◆ Task prompt:
Both the line below containing "## run 2: per-stage QoR" and the line containing "3.42 | 1190 |", along with every line between them, should be repeated exactly; no other line belongs in the answer.

◆ Input material:
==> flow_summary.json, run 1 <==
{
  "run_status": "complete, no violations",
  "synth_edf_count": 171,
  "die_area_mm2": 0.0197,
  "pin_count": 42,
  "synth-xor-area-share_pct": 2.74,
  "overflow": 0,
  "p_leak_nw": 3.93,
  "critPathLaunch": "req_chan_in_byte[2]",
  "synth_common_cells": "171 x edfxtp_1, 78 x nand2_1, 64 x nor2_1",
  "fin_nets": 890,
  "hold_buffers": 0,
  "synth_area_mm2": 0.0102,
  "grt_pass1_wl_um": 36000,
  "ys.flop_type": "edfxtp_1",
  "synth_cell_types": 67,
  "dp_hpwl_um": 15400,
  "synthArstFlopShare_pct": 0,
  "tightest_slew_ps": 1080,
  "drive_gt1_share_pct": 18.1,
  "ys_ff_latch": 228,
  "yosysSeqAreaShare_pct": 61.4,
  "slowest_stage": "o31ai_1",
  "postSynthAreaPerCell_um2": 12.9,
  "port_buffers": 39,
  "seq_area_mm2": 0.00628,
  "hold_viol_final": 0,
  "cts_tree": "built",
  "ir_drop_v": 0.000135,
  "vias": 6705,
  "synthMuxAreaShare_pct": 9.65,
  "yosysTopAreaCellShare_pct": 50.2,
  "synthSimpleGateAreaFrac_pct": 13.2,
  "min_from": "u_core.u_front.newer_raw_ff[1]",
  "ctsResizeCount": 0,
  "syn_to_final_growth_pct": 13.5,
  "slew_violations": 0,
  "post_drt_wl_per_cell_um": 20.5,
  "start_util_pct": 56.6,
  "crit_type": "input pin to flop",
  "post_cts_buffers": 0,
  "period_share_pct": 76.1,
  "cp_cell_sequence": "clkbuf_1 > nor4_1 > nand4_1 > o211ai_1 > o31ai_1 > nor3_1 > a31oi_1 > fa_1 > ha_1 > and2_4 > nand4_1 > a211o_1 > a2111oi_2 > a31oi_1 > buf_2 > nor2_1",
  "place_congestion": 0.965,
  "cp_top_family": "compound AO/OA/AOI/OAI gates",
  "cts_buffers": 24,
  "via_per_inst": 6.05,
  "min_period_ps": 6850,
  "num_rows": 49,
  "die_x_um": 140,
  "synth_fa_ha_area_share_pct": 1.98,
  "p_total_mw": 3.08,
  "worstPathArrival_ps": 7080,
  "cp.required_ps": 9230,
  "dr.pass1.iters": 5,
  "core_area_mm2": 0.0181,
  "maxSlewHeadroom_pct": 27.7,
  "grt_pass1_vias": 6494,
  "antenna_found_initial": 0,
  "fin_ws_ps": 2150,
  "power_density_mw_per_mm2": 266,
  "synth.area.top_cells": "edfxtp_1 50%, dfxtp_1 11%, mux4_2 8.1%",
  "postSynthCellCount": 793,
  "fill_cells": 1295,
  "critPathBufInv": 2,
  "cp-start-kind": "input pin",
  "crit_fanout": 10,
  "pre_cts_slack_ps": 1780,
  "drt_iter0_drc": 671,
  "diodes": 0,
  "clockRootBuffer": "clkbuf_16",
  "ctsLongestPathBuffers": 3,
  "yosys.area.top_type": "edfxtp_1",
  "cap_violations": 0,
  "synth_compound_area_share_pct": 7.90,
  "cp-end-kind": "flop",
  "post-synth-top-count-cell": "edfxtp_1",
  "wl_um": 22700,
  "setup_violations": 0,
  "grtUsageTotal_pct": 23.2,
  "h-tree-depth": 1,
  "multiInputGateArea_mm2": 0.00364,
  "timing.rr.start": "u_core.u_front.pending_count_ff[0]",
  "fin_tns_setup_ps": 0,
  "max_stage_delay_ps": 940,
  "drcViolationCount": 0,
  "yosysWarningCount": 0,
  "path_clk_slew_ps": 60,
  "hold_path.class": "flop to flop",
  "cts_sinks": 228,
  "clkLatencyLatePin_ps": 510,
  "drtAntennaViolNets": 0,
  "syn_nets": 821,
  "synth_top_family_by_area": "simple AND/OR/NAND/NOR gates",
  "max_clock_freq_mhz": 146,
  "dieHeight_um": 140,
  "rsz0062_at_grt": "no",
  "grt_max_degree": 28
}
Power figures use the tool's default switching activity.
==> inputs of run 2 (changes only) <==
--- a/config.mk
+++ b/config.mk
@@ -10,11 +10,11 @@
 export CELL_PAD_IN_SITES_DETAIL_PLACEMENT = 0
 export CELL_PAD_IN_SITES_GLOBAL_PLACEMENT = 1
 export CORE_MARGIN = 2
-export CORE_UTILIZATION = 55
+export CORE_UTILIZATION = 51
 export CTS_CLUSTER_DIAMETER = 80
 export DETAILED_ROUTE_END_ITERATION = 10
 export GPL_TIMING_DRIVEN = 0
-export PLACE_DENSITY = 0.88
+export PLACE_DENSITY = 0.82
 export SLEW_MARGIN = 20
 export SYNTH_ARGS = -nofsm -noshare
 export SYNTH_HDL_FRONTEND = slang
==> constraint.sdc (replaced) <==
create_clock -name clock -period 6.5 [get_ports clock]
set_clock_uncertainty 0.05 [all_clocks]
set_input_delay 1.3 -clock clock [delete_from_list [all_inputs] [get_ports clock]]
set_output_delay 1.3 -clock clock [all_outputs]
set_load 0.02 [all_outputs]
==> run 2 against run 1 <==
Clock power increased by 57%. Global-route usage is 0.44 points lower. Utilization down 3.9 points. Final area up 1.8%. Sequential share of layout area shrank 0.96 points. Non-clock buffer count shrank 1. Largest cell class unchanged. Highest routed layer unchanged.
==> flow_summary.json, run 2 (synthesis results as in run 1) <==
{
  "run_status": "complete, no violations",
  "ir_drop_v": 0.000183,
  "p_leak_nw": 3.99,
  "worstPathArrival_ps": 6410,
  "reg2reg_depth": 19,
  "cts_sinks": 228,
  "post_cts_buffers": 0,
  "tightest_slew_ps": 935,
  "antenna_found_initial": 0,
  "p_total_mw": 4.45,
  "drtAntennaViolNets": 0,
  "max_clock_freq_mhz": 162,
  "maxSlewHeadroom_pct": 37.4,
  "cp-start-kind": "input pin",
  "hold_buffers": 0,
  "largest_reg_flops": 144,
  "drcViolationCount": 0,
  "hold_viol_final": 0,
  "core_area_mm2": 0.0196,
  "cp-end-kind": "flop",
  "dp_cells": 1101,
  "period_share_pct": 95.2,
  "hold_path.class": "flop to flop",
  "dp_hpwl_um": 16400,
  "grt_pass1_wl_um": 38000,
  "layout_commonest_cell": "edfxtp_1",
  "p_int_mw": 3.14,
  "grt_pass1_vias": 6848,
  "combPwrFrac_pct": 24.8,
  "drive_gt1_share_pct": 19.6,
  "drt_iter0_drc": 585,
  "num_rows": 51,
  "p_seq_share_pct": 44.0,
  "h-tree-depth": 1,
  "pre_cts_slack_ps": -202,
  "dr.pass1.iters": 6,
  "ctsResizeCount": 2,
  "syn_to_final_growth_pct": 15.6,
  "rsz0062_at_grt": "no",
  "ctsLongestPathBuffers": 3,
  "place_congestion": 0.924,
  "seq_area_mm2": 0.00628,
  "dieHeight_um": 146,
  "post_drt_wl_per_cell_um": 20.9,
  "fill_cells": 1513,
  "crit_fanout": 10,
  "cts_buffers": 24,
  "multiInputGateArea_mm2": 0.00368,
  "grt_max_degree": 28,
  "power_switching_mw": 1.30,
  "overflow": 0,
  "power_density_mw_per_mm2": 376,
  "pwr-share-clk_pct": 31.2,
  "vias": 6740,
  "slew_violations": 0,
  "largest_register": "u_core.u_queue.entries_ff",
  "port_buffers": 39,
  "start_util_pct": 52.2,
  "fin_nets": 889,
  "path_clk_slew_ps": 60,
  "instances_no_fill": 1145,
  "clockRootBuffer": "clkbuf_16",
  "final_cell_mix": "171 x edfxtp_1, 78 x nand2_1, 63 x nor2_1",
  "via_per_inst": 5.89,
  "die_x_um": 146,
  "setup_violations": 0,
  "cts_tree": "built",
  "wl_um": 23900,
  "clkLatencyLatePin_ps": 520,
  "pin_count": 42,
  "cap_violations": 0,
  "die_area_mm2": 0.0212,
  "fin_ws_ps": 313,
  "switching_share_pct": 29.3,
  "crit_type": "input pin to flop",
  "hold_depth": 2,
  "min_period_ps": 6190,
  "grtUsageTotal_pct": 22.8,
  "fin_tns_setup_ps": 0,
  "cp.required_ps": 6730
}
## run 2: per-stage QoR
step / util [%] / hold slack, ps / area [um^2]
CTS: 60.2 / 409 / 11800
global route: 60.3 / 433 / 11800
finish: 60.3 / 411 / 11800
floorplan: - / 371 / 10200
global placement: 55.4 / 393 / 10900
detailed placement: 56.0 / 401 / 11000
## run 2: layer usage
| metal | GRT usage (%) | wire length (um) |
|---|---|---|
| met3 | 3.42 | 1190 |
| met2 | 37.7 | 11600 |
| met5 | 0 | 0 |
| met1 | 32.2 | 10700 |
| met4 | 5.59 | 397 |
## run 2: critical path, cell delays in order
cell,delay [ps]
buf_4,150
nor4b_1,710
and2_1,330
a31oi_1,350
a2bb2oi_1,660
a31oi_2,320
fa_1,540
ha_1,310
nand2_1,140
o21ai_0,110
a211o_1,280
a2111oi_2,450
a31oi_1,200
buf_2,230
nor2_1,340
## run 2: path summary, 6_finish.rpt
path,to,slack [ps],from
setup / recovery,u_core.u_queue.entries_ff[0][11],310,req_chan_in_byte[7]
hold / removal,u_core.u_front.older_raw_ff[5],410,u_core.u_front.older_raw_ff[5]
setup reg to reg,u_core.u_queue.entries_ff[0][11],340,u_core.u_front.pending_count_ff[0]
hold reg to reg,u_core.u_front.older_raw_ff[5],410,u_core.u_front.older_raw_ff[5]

◆ Exercise solution:
## run 2: per-stage QoR
step / util [%] / hold slack, ps / area [um^2]
CTS: 60.2 / 409 / 11800
global route: 60.3 / 433 / 11800
finish: 60.3 / 411 / 11800
floorplan: - / 371 / 10200
global placement: 55.4 / 393 / 10900
detailed placement: 56.0 / 401 / 11000
## run 2: layer usage
| metal | GRT usage (%) | wire length (um) |
|---|---|---|
| met3 | 3.42 | 1190 |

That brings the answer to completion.